A Weighted Gene Co-Expression Network Analysis-Derived Prognostic Model for Predicting Prognosis and Immune Infiltration in Gastric Cancer

Qingchuan Chen; Yuen Tan; Chao Zhang; Zhe Zhang; Siwei Pan; Wen An; Huimian Xu

doi:10.3389/fonc.2021.554779

A Weighted Gene Co-Expression Network Analysis-Derived Prognostic Model for Predicting Prognosis and Immune Infiltration in Gastric Cancer

Front Oncol. 2021 Feb 25:11:554779. doi: 10.3389/fonc.2021.554779. eCollection 2021.

Authors

Qingchuan Chen¹, Yuen Tan¹, Chao Zhang¹, Zhe Zhang¹, Siwei Pan¹, Wen An¹, Huimian Xu¹

Affiliation

¹ Department of Surgical Oncology, The First Affiliated Hospital of China Medical University, Shenyang, China.

Abstract

Background: Gastric cancer (GC) is a major public health problem worldwide. In recent decades, the treatment of gastric cancer has improved greatly, but basic research and clinical application of gastric cancer remain challenges due to the high heterogeneity. Here, we provide new insights for identifying prognostic models of GC.

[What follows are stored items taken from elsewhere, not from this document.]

amber:
## catTrap
module catTrap(Clk, Reset, Down_b, hCount, vCount, rgb, bright, Block_col, Block_row);
	input	Clk, Reset, Down_b;
	input [7:0] Block_col, Block_row;
	reg btn_flag;
	integer i, j;
	reg [6:0] state;
	input [9:0] hCount, vCount;
	reg [83:0] board_map;    
	output reg [11:0] rgb;
	input bright;
	reg [1:0] cat_flag;
	reg [2:0] block_col;
  reg [2:0] block_row;
	reg [2:0] cat_col;
	reg [2:0] cat_row;
	localparam
		START =    7'b1000000,
		PLAY =   7'b0100000,
		GAMEOVER =   7'b0010000,
		GAMEWIN =  7'b0001000,
	WHITE = 12'b1111_1111_1111;
	parameter GRAY = 12'b1010_1010_1010;
	parameter BLACK = 12'b0000_0000_0000;
	parameter RED = 12'b1111_0000_0000;
	parameter ORANGE = 12'b1111_1000_0000;
	parameter GREEN = 12'b0000_1111_0000;
	wire [11:0] color [0:3];
	wire inbound;
	wire box00, box01, box02, box03, box04, box05, box06;
	wire box10, box11, box12, box13, box14, box15, box16;
	wire box20, box21, box22, box23, box24, box25, box26;
	wire box30, box31, box32, box33, box34, box35, box36;
	wire box40, box41, box42, box43, box44, box45, box46;
	wire box50, box51, box52, box53, box54, box55, box56;
	assign color[0] = WHITE;
	assign color[1] = GRAY;
	assign color[2] = ORANGE;
	assign color[3] = BLACK;
	always@ (*)
	begin
    	if(~bright )	 
			rgb = BLACK;
		else if (inbound)
		begin
			if(box00)
				rgb = color[board_map[70 +: 2]];
			else if (box01)
				rgb = color[board_map[72 +: 2]];
			else if (box02)
				rgb = color[board_map[74 +: 2]];
			else if (box03)
				rgb = color[board_map[76 +: 2]];
			else if (box04)
				rgb = color[board_map[78 +: 2]];
			else if (box05)
  ...
clock: 5.57 ns
lec_check: 0
abc_area: 1
cap_margin: 20
core_aspect_ratio: 0.5
core_margin: 2
core_utilization: 72
cts_cluster_diameter: 262
cts_cluster_size: 98
place_density: 0.39
slew_margin: 20
tns_end_percent: 10
run.sh (not shown) runs the stock make flow with config.mk's settings and CLKGATE_MAP_FILE=.
The flow ended early for amber: it failed with a tool error in 5_1_grt.
Input-level comparison between tundra and amber:
Settings: removing TNS_END_PERCENT (formerly 10); removing CTS_CLUSTER_DIAMETER (formerly 262); removing PLACE_DENSITY (formerly 0.39); removing CORE_ASPECT_RATIO (formerly 0.5); changing CORE_UTILIZATION from 72 to 58; removing CTS_CLUSTER_SIZE (formerly 98); removing ABC_AREA (formerly 1); changing the clock period (ns, I/O delays scaled along) from 5.57 to 5.44.
Notes after the runs:
tundra did not finish: a tool error stopped it during 5_1_grt.
tundra ended up with a lower cell count after placement than amber did.
In tundra relative to amber, die size had gone up by more than 10%.
Summary of tundra over amber: average instance area after synthesis now sits higher; number of gates given a new drive strength after cts now sits higher; floorplan core area now sits higher; synthesized cell count now sits lower.
NOTE: chip area line of the yosys report in tundra falls short of that of amber
In tundra the vertical die size turned out about 50% higher than in amber.
Per the comparison of tundra with amber, placed wire-length estimate now larger, width of the chip now smaller, area of the mapped netlist now smaller.
Inputs modified between tundra and quartz:
Settings: CTS_CLUSTER_SIZE newly set to 99; CORE_UTILIZATION changed from 58 to 51; the clock period (ns, I/O delays scaled along) changed from 5.44 to 7.01.
Findings:
Across tundra and quartz, no clean finish was achieved.
tundra got as far as 5_1_grt, where a tool error ended the run.
Looking at final HPWL from detailed placement across both flows, quartz is the weaker of the two, with tundra ahead.
quartz: routability-driven placement congestion ratio lower than tundra
When the final numbers for tundra and quartz were put side by side, the setup slack after placement turned out to be greater in quartz.
| total standard cell area after synthesis | quartz vs tundra | ≈ equal |


catTrap again, from the RTL that the note above started with.
clock: 5.18 ns
lec_check: 0
abc_area: 1
cap_margin: 20
core_margin: 2
core_utilization: 70
place_density_lb_addon: 0.01
slew_margin: 20
The first run died in clock tree synthesis (4_1_cts) on DPL-0038.
Then changed:
- ABC_AREA: 1 -> unset
- CORE_UTILIZATION: 70 -> 30
- PLACE_DENSITY_LB_ADDON: 0.01 -> unset
- clock period: 5.18 -> 10.0 ns (I/O delays scaled with it)
- Now the flow ran to the end with no violations
- area after synthesis falls by 4.4%
- die size rises by 120%
- synthesized cell count falls by about 22%
Then changed:
- ABC_AREA: unset -> 1
- CORE_UTILIZATION: 30 -> 72
- TNS_END_PERCENT: unset -> 100
- clock period: 10.0 -> 6.2 ns (I/O delays scaled with it)
Outcome: With this change the flow never finished: it broke off in clock tree synthesis (4_1_cts) (DPL-0038); area after synthesis rises by 4.6%; die area falls by 56%; synthesized cell count rises by 29%.
Then changed:
- CORE_UTILIZATION: 72 -> 34
- CTS_CLUSTER_DIAMETER: unset -> 156
- CTS_CLUSTER_SIZE: unset -> 90
- TNS_END_PERCENT: 100 -> unset
- clock period: 6.2 -> 10.0 ns (I/O delays scaled with it)
Result: The changed run passed the timing, design-rule and antenna checks. Die area increases by well over a third. Synthesized cell count is unchanged. Area after synthesis stays the same.
Then changed:
- ABC_AREA: 1 -> unset
- CORE_UTILIZATION: 34 -> 28
- CTS_CLUSTER_DIAMETER: 156 -> unset
- CTS_CLUSTER_SIZE: 90 -> unset
- clock period: 10.0 -> 9.63 ns (I/O delays scaled with it)
Core utilization came out lower by 8.4 points.
Design area decreases by 7.3%.
Setup slack degrades by 0.068 ns.
Global-route usage rises by 0.96 points.
Final cell count is lower by 18%.
First-iteration DRC count is higher by 13%.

Methods: We obtained the gene expression profiles of GSE62254 containing 300 samples for training. GSE15459 and TCGA-STAD for validation, which contain 200 and 375 samples, respectively. Weighted gene co-expression network analysis (WGCNA) was used to identify gene modules. We performed Lasso regression and Cox regression analyses to identify the most significant five genes to develop a novel prognostic model. And we selected two representative genes within the model for immunohistochemistry staining with 105 GC specimens from our hospital to verify the prediction efficiency. Moreover, we estimated the correlation coefficient between our model and immune infiltration using the CIBERSORT algorithm. The data from GSE15459 and TCGA cohort validated the robustness and predictive accuracy of this prognostic model.

Results: Of the 12 gene modules identified, 1,198 green-yellow module genes were selected for further analysis. Multivariate Cox analysis was performed on genes from univariate Cox regression and Lasso regression analysis using the Cox proportional hazards regression model. Finally, we constructed a five gene prognostic model: Risk Score = [(-0.7547) * Expression (ARHGAP32)] + [(-0.8272) * Expression (KLF5)] + [1.09 * Expression (MAMLD1)] + [0.5174 * Expression (MATN3)] + [1.66 * Expression (NES)]. The prognosis of samples in the high-risk group was significantly poorer than that of samples in the low-risk group (p = 6.503e-11). The risk model was also regarded as an independent predictor of prognosis (HR, 1.678, p < 0.001). The observed correlation with immune cells suggested that this risk model could potentially predict immune infiltration.

Conclusion: This study identified a potential risk model for prognosis and immune infiltration prediction in GC using WGCNA and Cox regression analysis.

Keywords: Cox proportional hazards regression model; gastric cancer; immune infiltration; prognostic model; weighted gene co-expression network analysis.